##### Given data
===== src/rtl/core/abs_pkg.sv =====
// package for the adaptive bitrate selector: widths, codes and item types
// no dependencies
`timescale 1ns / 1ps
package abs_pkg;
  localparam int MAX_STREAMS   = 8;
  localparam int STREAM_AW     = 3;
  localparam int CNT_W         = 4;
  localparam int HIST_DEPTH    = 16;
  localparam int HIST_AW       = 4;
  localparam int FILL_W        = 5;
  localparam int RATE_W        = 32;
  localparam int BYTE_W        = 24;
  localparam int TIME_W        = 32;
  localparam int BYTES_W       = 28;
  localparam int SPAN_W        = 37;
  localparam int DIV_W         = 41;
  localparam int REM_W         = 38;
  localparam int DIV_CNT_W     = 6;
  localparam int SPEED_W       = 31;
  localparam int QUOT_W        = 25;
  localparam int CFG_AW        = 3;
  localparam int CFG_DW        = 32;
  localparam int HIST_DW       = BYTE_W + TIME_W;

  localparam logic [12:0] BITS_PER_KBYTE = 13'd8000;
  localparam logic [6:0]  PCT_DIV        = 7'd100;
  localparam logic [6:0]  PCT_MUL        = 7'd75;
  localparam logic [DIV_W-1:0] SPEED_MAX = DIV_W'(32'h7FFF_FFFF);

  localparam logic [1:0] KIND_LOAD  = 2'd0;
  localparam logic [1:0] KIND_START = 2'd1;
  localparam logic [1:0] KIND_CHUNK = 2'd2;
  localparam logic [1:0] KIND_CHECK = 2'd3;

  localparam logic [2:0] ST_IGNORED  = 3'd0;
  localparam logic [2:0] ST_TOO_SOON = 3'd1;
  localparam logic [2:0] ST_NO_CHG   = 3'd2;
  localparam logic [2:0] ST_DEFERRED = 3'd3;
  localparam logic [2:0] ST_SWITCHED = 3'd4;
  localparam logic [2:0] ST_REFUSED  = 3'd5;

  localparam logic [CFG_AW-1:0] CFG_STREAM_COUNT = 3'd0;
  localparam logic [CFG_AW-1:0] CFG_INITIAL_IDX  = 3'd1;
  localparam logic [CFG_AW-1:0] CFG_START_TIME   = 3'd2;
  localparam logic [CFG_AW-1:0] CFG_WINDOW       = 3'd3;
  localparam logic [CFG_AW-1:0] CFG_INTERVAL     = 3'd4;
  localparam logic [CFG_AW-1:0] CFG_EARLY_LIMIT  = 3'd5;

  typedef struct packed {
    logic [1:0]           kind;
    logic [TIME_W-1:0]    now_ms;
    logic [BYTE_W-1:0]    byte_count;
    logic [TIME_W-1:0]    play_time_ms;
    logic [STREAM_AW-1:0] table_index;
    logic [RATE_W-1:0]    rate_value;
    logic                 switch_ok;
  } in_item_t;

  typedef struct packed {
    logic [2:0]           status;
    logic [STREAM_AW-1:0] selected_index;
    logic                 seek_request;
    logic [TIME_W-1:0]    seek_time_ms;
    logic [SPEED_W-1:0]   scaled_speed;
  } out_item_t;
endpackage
##########
■ **Work instructions**
Transcribe the listing above in full, so that every line matches exactly.

■ **Output of the task**
===== src/rtl/core/abs_pkg.sv =====
// package for the adaptive bitrate selector: widths, codes and item types
// no dependencies
`timescale 1ns / 1ps
package abs_pkg;
  localparam int MAX_STREAMS   = 8;
  localparam int STREAM_AW     = 3;
  localparam int CNT_W         = 4;
  localparam int HIST_DEPTH    = 16;
  localparam int HIST_AW       = 4;
  localparam int FILL_W        = 5;
  localparam int RATE_W        = 32;
  localparam int BYTE_W        = 24;
  localparam int TIME_W        = 32;
  localparam int BYTES_W       = 28;
  localparam int SPAN_W        = 37;
  localparam int DIV_W         = 41;
  localparam int REM_W         = 38;
  localparam int DIV_CNT_W     = 6;
  localparam int SPEED_W       = 31;
  localparam int QUOT_W        = 25;
  localparam int CFG_AW        = 3;
  localparam int CFG_DW        = 32;
  localparam int HIST_DW       = BYTE_W + TIME_W;

  localparam logic [12:0] BITS_PER_KBYTE = 13'd8000;
  localparam logic [6:0]  PCT_DIV        = 7'd100;
  localparam logic [6:0]  PCT_MUL        = 7'd75;
  localparam logic [DIV_W-1:0] SPEED_MAX = DIV_W'(32'h7FFF_FFFF);

  localparam logic [1:0] KIND_LOAD  = 2'd0;
  localparam logic [1:0] KIND_START = 2'd1;
  localparam logic [1:0] KIND_CHUNK = 2'd2;
  localparam logic [1:0] KIND_CHECK = 2'd3;

  localparam logic [2:0] ST_IGNORED  = 3'd0;
  localparam logic [2:0] ST_TOO_SOON = 3'd1;
  localparam logic [2:0] ST_NO_CHG   = 3'd2;
  localparam logic [2:0] ST_DEFERRED = 3'd3;
  localparam logic [2:0] ST_SWITCHED = 3'd4;
  localparam logic [2:0] ST_REFUSED  = 3'd5;

  localparam logic [CFG_AW-1:0] CFG_STREAM_COUNT = 3'd0;
  localparam logic [CFG_AW-1:0] CFG_INITIAL_IDX  = 3'd1;
  localparam logic [CFG_AW-1:0] CFG_START_TIME   = 3'd2;
  localparam logic [CFG_AW-1:0] CFG_WINDOW       = 3'd3;
  localparam logic [CFG_AW-1:0] CFG_INTERVAL     = 3'd4;
  localparam logic [CFG_AW-1:0] CFG_EARLY_LIMIT  = 3'd5;

  typedef struct packed {
    logic [1:0]           kind;
    logic [TIME_W-1:0]    now_ms;
    logic [BYTE_W-1:0]    byte_count;
    logic [TIME_W-1:0]    play_time_ms;
    logic [STREAM_AW-1:0] table_index;
    logic [RATE_W-1:0]    rate_value;
    logic                 switch_ok;
  } in_item_t;

  typedef struct packed {
    logic [2:0]           status;
    logic [STREAM_AW-1:0] selected_index;
    logic                 seek_request;
    logic [TIME_W-1:0]    seek_time_ms;
    logic [SPEED_W-1:0]   scaled_speed;
  } out_item_t;
endpackage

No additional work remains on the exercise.